PROVIDED INFORMATION Start Marker
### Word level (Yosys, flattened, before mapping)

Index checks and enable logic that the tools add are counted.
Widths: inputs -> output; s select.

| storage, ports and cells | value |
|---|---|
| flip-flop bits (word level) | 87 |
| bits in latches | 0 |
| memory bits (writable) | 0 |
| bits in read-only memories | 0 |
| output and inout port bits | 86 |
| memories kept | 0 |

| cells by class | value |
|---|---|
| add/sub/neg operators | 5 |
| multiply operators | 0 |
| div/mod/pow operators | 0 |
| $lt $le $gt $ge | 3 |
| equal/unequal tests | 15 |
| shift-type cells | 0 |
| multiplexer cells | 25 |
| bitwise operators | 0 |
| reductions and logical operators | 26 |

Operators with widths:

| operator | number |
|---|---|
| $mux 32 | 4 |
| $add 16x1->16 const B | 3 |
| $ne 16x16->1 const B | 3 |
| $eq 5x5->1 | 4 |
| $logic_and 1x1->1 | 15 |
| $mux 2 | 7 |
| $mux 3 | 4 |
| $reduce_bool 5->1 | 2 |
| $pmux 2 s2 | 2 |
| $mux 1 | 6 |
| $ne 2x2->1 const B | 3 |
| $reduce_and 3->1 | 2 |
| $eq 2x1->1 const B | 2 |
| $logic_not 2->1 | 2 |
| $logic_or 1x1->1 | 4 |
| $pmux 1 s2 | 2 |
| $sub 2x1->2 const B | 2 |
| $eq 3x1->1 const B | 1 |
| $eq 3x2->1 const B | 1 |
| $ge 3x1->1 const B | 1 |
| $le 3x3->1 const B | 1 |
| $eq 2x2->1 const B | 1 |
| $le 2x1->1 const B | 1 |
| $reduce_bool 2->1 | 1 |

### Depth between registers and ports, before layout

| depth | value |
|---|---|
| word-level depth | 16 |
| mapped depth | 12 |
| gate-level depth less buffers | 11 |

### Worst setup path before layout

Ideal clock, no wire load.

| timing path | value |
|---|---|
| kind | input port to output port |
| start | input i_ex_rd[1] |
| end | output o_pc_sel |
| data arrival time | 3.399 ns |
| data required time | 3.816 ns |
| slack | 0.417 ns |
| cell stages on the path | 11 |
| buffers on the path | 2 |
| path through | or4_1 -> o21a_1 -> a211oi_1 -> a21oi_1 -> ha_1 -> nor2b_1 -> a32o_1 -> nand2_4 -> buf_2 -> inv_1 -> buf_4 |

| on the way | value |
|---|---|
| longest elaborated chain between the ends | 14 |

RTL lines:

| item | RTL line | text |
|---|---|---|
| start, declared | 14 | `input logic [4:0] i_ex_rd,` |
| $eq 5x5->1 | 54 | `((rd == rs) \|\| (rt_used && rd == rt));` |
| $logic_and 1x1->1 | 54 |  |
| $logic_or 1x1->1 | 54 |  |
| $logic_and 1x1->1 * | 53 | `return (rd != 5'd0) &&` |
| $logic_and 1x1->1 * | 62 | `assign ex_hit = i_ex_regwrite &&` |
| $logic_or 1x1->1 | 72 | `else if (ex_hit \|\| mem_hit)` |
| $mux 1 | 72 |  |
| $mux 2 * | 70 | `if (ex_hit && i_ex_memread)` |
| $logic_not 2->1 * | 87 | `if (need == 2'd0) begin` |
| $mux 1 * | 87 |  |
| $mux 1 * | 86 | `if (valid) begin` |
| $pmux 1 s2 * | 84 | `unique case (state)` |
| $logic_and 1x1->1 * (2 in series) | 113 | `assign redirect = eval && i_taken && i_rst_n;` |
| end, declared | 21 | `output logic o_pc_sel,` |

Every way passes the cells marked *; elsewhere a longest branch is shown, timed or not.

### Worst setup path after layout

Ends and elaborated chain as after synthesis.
File: config.mk
export PLATFORM = sky130hd
export DESIGN_NAME = stopwatch_counter
export DESIGN_NICKNAME = d
export VERILOG_FILES = /design/src/rtl/stopwatch_pkg.sv /design/src/rtl/stopwatch_counter_bcd_digit_pair.sv /design/src/rtl/stopwatch_counter.sv
export SDC_FILE = /design/constraint.sdc
export NUM_CORES = 1
export LEC_CHECK = 0
export CORE_ASPECT_RATIO = 0.6
export CORE_MARGIN = 8
export CORE_UTILIZATION = 48
export DETAILED_ROUTE_END_ITERATION = 6
export GPL_TIMING_DRIVEN = 0
export PLACE_DENSITY = 0.76
export RECOVER_POWER = 25
export SYNTH_ARGS = -nofsm -noshare
export SYNTH_HDL_FRONTEND = slang
export SYNTH_SLANG_ARGS = --single-unit
File: constraint.sdc
create_clock -name clk -period 2.6 [get_ports clk]
set_input_delay 0.52 -clock clk [delete_from_list [all_inputs] [get_ports clk]]
set_output_delay 0.52 -clock clk [all_outputs]
set_load 0.01 [all_outputs]
--- config.mk ---
export PLATFORM = sky130hd
export DESIGN_NAME = e1of4_register_clocked
export DESIGN_NICKNAME = d
export VERILOG_FILES = /design/src/rtl/e1of4_pkg.sv /design/src/rtl/e1of4_sync.sv /design/src/rtl/e1of4_register_clocked.sv
export SDC_FILE = /design/constraint.sdc
export NUM_CORES = 1
export LEC_CHECK = 0
export ABC_AREA = 1
export CORE_MARGIN = 10
export CORE_UTILIZATION = 55
export CTS_CLUSTER_SIZE = 10
export DETAILED_ROUTE_END_ITERATION = 7
export PLACE_DENSITY = 0.82
export SYNTH_ARGS = -nofsm -noshare
export SYNTH_HDL_FRONTEND = slang
export SYNTH_SLANG_ARGS = --single-unit
--- constraint.sdc ---
create_clock -name CLK -period 2.3 [get_ports CLK]
set_input_delay 0.69 -clock CLK [delete_from_list [all_inputs] [get_ports CLK]]
set_output_delay 0.69 -clock CLK [all_outputs]
set_load 0.02 [all_outputs]
--- src/rtl/e1of4_pkg.sv ---
// Shared codes, FSM state type and 1-of-N helpers for the clocked e1of4 register.
package e1of4_pkg;

  localparam logic [2:0] CTRL_READ  = 3'b001;
  localparam logic [2:0] CTRL_WRITE = 3'b010;
  localparam logic [2:0] CTRL_RW    = 3'b100;

  typedef enum logic [2:0] {
    ST_IDLE,
    ST_DATA,
    ST_OUT,
    ST_OUT_ACK,
    ST_RTZ
  } state_e;

  function automatic logic [3:0] onehot4_encode(input logic [1:0] v);
    return 4'b0001 << v;
  endfunction

  function automatic logic [1:0] onehot4_decode(input logic [3:0] x);
    logic [1:0] v;
    v = 2'd0;
    case (x)
      4'b0010: v = 2'd1;
      4'b0100: v = 2'd2;
      4'b1000: v = 2'd3;
      default: v = 2'd0;
    endcase
    return v;
  endfunction

  // 3-bit control codes are passed zero-extended.
  function automatic logic is_onehot(input logic [3:0] x);
    return (x != 4'b0000) && ((x & (x - 4'd1)) == 4'b0000);
  endfunction

  function automatic logic is_neutral(input logic [3:0] x);
    return x == 4'b0000;
  endfunction

endpackage
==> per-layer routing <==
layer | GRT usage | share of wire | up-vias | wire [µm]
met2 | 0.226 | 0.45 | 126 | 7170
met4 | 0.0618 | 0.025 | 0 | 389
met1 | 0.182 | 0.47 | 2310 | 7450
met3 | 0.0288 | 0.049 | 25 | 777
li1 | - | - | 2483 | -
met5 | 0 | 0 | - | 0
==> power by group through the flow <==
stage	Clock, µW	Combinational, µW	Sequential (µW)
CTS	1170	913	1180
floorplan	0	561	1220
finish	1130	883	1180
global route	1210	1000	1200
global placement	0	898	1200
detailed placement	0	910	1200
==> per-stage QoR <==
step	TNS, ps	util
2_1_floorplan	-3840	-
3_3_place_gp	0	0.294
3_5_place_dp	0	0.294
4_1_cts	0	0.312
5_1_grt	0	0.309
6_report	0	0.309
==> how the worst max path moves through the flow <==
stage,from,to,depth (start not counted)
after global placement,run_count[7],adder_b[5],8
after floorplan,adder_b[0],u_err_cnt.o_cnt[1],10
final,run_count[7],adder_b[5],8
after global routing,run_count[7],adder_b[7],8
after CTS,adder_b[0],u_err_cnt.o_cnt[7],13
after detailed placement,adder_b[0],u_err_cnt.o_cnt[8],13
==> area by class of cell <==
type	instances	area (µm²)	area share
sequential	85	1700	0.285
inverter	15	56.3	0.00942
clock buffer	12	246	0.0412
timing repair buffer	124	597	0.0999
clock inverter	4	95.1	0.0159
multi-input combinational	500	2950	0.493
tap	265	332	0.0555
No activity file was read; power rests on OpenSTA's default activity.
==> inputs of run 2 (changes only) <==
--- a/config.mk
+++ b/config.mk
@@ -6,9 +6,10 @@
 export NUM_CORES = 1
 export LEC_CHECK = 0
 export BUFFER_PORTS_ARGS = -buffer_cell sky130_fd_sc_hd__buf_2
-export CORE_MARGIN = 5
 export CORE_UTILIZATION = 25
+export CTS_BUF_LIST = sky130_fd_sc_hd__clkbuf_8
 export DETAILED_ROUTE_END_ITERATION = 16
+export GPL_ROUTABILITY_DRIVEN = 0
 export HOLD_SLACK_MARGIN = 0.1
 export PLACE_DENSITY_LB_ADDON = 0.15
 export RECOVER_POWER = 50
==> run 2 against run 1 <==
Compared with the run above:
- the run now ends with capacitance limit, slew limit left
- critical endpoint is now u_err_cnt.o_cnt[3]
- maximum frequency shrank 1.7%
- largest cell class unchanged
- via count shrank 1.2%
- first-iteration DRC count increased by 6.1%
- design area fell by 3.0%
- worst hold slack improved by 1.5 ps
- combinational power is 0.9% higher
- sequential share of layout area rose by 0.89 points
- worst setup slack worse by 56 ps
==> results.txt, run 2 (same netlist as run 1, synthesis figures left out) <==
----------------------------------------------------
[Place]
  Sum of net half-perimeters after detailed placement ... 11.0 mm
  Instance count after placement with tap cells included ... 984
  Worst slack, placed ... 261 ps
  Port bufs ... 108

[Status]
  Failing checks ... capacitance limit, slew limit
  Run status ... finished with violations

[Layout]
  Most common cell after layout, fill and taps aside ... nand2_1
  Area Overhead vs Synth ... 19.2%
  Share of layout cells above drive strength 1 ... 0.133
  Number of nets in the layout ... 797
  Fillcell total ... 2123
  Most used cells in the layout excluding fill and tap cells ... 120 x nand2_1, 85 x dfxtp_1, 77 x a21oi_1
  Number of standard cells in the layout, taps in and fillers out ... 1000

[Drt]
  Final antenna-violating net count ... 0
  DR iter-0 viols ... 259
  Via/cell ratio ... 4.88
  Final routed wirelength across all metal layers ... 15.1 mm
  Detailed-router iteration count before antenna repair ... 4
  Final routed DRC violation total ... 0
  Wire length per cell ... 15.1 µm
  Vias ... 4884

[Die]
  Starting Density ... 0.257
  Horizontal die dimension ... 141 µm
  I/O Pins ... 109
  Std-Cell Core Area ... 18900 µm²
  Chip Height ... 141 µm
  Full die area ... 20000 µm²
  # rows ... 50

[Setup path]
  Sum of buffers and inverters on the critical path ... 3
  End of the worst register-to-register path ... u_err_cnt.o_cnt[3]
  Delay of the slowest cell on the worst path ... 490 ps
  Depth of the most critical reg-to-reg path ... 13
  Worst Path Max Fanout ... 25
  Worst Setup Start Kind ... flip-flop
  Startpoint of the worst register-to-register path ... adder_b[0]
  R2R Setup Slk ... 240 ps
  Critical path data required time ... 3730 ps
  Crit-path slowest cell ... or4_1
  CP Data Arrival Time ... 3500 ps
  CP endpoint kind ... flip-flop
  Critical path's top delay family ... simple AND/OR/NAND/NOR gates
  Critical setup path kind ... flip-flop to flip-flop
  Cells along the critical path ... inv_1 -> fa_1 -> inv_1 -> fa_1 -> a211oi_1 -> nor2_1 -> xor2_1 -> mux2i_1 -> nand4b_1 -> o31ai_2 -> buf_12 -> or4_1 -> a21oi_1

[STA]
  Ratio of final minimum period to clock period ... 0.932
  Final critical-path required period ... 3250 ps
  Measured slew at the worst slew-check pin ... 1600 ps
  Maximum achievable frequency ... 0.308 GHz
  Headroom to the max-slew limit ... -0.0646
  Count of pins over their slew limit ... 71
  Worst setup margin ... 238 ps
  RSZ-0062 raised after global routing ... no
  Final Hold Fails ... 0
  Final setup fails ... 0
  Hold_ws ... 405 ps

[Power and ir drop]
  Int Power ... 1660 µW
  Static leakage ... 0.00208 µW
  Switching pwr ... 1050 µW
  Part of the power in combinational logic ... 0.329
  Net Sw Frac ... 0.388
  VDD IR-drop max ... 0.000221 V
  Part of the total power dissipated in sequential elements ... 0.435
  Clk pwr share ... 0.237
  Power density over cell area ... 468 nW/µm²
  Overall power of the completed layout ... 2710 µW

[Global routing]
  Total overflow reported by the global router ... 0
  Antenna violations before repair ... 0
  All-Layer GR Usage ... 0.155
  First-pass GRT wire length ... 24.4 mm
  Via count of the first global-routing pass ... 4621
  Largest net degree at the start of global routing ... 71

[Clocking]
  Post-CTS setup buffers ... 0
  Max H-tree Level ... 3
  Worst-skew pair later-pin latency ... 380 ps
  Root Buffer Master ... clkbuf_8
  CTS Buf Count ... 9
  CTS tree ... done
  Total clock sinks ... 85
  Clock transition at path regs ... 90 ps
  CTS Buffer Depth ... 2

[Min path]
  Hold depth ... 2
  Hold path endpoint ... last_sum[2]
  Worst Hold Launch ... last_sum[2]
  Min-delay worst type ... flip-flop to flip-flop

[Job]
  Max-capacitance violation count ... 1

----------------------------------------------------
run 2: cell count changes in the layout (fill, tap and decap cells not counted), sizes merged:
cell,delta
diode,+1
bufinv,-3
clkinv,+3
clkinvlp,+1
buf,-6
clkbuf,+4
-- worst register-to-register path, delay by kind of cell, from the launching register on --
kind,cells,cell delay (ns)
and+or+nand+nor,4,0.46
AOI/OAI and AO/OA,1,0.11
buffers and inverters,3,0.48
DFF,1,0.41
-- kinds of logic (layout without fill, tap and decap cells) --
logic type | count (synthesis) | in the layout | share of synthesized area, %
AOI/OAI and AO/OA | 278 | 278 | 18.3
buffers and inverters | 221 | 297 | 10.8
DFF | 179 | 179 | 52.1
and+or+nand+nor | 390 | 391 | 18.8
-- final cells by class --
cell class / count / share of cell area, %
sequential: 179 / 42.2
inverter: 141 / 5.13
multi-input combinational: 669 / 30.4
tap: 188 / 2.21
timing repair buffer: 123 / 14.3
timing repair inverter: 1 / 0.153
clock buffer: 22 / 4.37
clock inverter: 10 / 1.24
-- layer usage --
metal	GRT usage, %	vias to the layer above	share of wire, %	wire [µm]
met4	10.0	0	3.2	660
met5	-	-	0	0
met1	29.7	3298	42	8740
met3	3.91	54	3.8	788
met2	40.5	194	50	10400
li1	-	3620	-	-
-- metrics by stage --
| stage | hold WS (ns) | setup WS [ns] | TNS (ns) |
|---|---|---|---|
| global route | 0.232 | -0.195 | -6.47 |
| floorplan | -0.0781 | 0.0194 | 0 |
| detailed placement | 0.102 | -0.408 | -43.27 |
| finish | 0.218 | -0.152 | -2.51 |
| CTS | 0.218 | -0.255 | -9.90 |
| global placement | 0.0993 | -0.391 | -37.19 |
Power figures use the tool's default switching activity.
**src/rtl/cycle_sequencer.sv**
```systemverilog
// cycle_sequencer: CPU timing and sequencing front end for the instruction controller.
// It derives the clk_ph1/clk_ph2 phase strobes from sys_clock and latches the read bus
// into the pre-decode register PD. It also issues the I/R/S cycle-counter commands and
// arbitrates RESET/NMI/IRQ into int_flag/int_src, which force BRK at the next opcode fetch.
// Build option: define SEQ_INT_SYNC_EN to route nmi_n and irq_n through 2-flop
// synchronizers (2 sys_clock of extra latency). Leave it undefined when both inputs
// are already synchronous to sys_clock.
module cycle_sequencer #(
  parameter int CLK_DIV = 4
) (
  input  logic       sys_clock,
  input  logic       rst,
  input  logic [7:0] data_in,
  input  logic       rw,
  input  logic       rdy,
  input  logic       t_last,
  input  logic       t_skip,
  input  logic       nmi_n,
  input  logic       irq_n,
  input  logic       i_flag,
  output logic       clk_ph1,
  output logic       clk_ph2,
  output logic [7:0] PD,
  output logic       I_cycle,
  output logic       R_cycle,
  output logic       S_cycle,
  output logic       int_flag,
  output logic [1:0] int_src
);

  localparam int               CNT_W    = $clog2(CLK_DIV);
  localparam logic [CNT_W-1:0] CNT_LAST = CNT_W'(CLK_DIV - 1);
  localparam logic [CNT_W-1:0] CNT_HALF = CNT_W'(CLK_DIV / 2);

  localparam logic [1:0] SRC_NONE  = 2'd0;
  localparam logic [1:0] SRC_IRQ   = 2'd1;
  localparam logic [1:0] SRC_NMI   = 2'd2;
  localparam logic [1:0] SRC_RESET = 2'd3;

  logic [CNT_W-1:0] div_cnt;
  logic             rdy_ok;
  logic             nmi_s;
  logic             irq_s;
  logic             nmi_prev;
  logic             nmi_pend;
  logic             nmi_edge;
  logic             nmi_taken;
  logic             arb_now;

`ifdef SEQ_INT_SYNC_EN
  logic nmi_p0, nmi_p1;
  logic irq_p0, irq_p1;

  // Two-flop synchronizers; idle-high so reset never looks like a request
  always_ff @(posedge sys_clock or negedge rst) begin
    if (!rst) begin
      nmi_p0 <= 1'b1;
      nmi_p1 <= 1'b1;
      irq_p0 <= 1'b1;
      irq_p1 <= 1'b1;
    end else begin
      nmi_p0 <= nmi_n;
      nmi_p1 <= nmi_p0;
      irq_p0 <= irq_n;
      irq_p1 <= irq_p0;
    end
  end

  assign nmi_s = nmi_p1;
  assign irq_s = irq_p1;
`else
  assign nmi_s = nmi_n;
  assign irq_s = irq_n;
`endif

  // RDY only stalls read cycles; writes always proceed
  assign rdy_ok = rdy | ~rw;

  // Arbitration point: mid-cycle of an instruction's final, non-stalled cycle
  assign arb_now = clk_ph2 & t_last & rdy_ok;

  // A falling NMI edge, and the tick the controller consumes a pending NMI
  assign nmi_edge  = nmi_prev & ~nmi_s;
  assign nmi_taken = clk_ph1 & R_cycle & (int_src == SRC_NMI);

  // Phase divider: ph1 registered at count 0, ph2 at the half-way count
  always_ff @(posedge sys_clock or negedge rst) begin
    if (!rst) begin
      div_cnt <= '0;
      clk_ph1 <= 1'b0;
      clk_ph2 <= 1'b0;
    end else begin
      div_cnt <= (div_cnt == CNT_LAST) ? '0 : div_cnt + CNT_W'(1);
      clk_ph1 <= (div_cnt == '0);
      clk_ph2 <= (div_cnt == CNT_HALF);
    end
  end

  // Cycle-counter commands: one-hot when the cycle may proceed, all low on a stall
  always_comb begin
    I_cycle = 1'b0;
    R_cycle = 1'b0;
    S_cycle = 1'b0;
    if (rdy_ok) begin
      if (t_last)      R_cycle = 1'b1;
      else if (t_skip) S_cycle = 1'b1;
      else             I_cycle = 1'b1;
    end
  end

  // Pre-decode register: capture read data mid-cycle unless the cycle is stalled
  always_ff @(posedge sys_clock or negedge rst) begin
    if (!rst) begin
      PD <= 8'h00;
    end else if (clk_ph2 && rdy_ok) begin
      PD <= data_in;
    end
  end

  // NMI edge detector; a new edge wins over the clear on the IR-load tick
  always_ff @(posedge sys_clock or negedge rst) begin
    if (!rst) begin
      nmi_prev <= 1'b1;
      nmi_pend <= 1'b0;
    end else begin
      nmi_prev <= nmi_s;
      if (nmi_edge)       nmi_pend <= 1'b1;
      else if (nmi_taken) nmi_pend <= 1'b0;
    end
  end

  // Interrupt arbitration at instruction end; reset leaves RESET pending for the first one
  always_ff @(posedge sys_clock or negedge rst) begin
    if (!rst) begin
      int_flag <= 1'b1;
      int_src  <= SRC_RESET;
    end else if (arb_now) begin
      if (nmi_pend) begin
        int_flag <= 1'b1;
        int_src  <= SRC_NMI;
      end else if (!irq_s && !i_flag) begin
        int_flag <= 1'b1;
        int_src  <= SRC_IRQ;
      end else begin
        int_flag <= 1'b0;
        int_src  <= SRC_NONE;
      end
    end
  end

endmodule
```
--- config.mk ---
export PLATFORM = sky130hd
export DESIGN_NAME = vga_timing_gen
export DESIGN_NICKNAME = d
export VERILOG_FILES = /design/src/rtl/vga_timing_gen.sv
export SDC_FILE = /design/constraint.sdc
export NUM_CORES = 1
export LEC_CHECK = 0
export CAP_MARGIN = 20
export CORE_MARGIN = 2
export CORE_UTILIZATION = 38
export CTS_CLUSTER_SIZE = 24
export DETAILED_ROUTE_END_ITERATION = 6
export PLACE_DENSITY = 0.61
export SETUP_SLACK_MARGIN = 0.5
export SKIP_CTS_REPAIR_TIMING = 1
export SLEW_MARGIN = 30
export SYNTH_ARGS = -nofsm -noshare
export SYNTH_HDL_FRONTEND = slang
export SYNTH_SLANG_ARGS = --single-unit
--- constraint.sdc ---
create_clock -name CLK -period 4.58 [get_ports CLK]
set_input_delay 0.458 -clock CLK [delete_from_list [all_inputs] [get_ports CLK]]
set_output_delay 0.458 -clock CLK [all_outputs]
set_load 0.1 [all_outputs]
PROVIDED INFORMATION End Marker
- _TASK BRIEF_
Check each line in the records above for the word "checks". Return those that have it.

- _TASK ANSWER_
Index checks and enable logic that the tools add are counted.
  Failing checks ... capacitance limit, slew limit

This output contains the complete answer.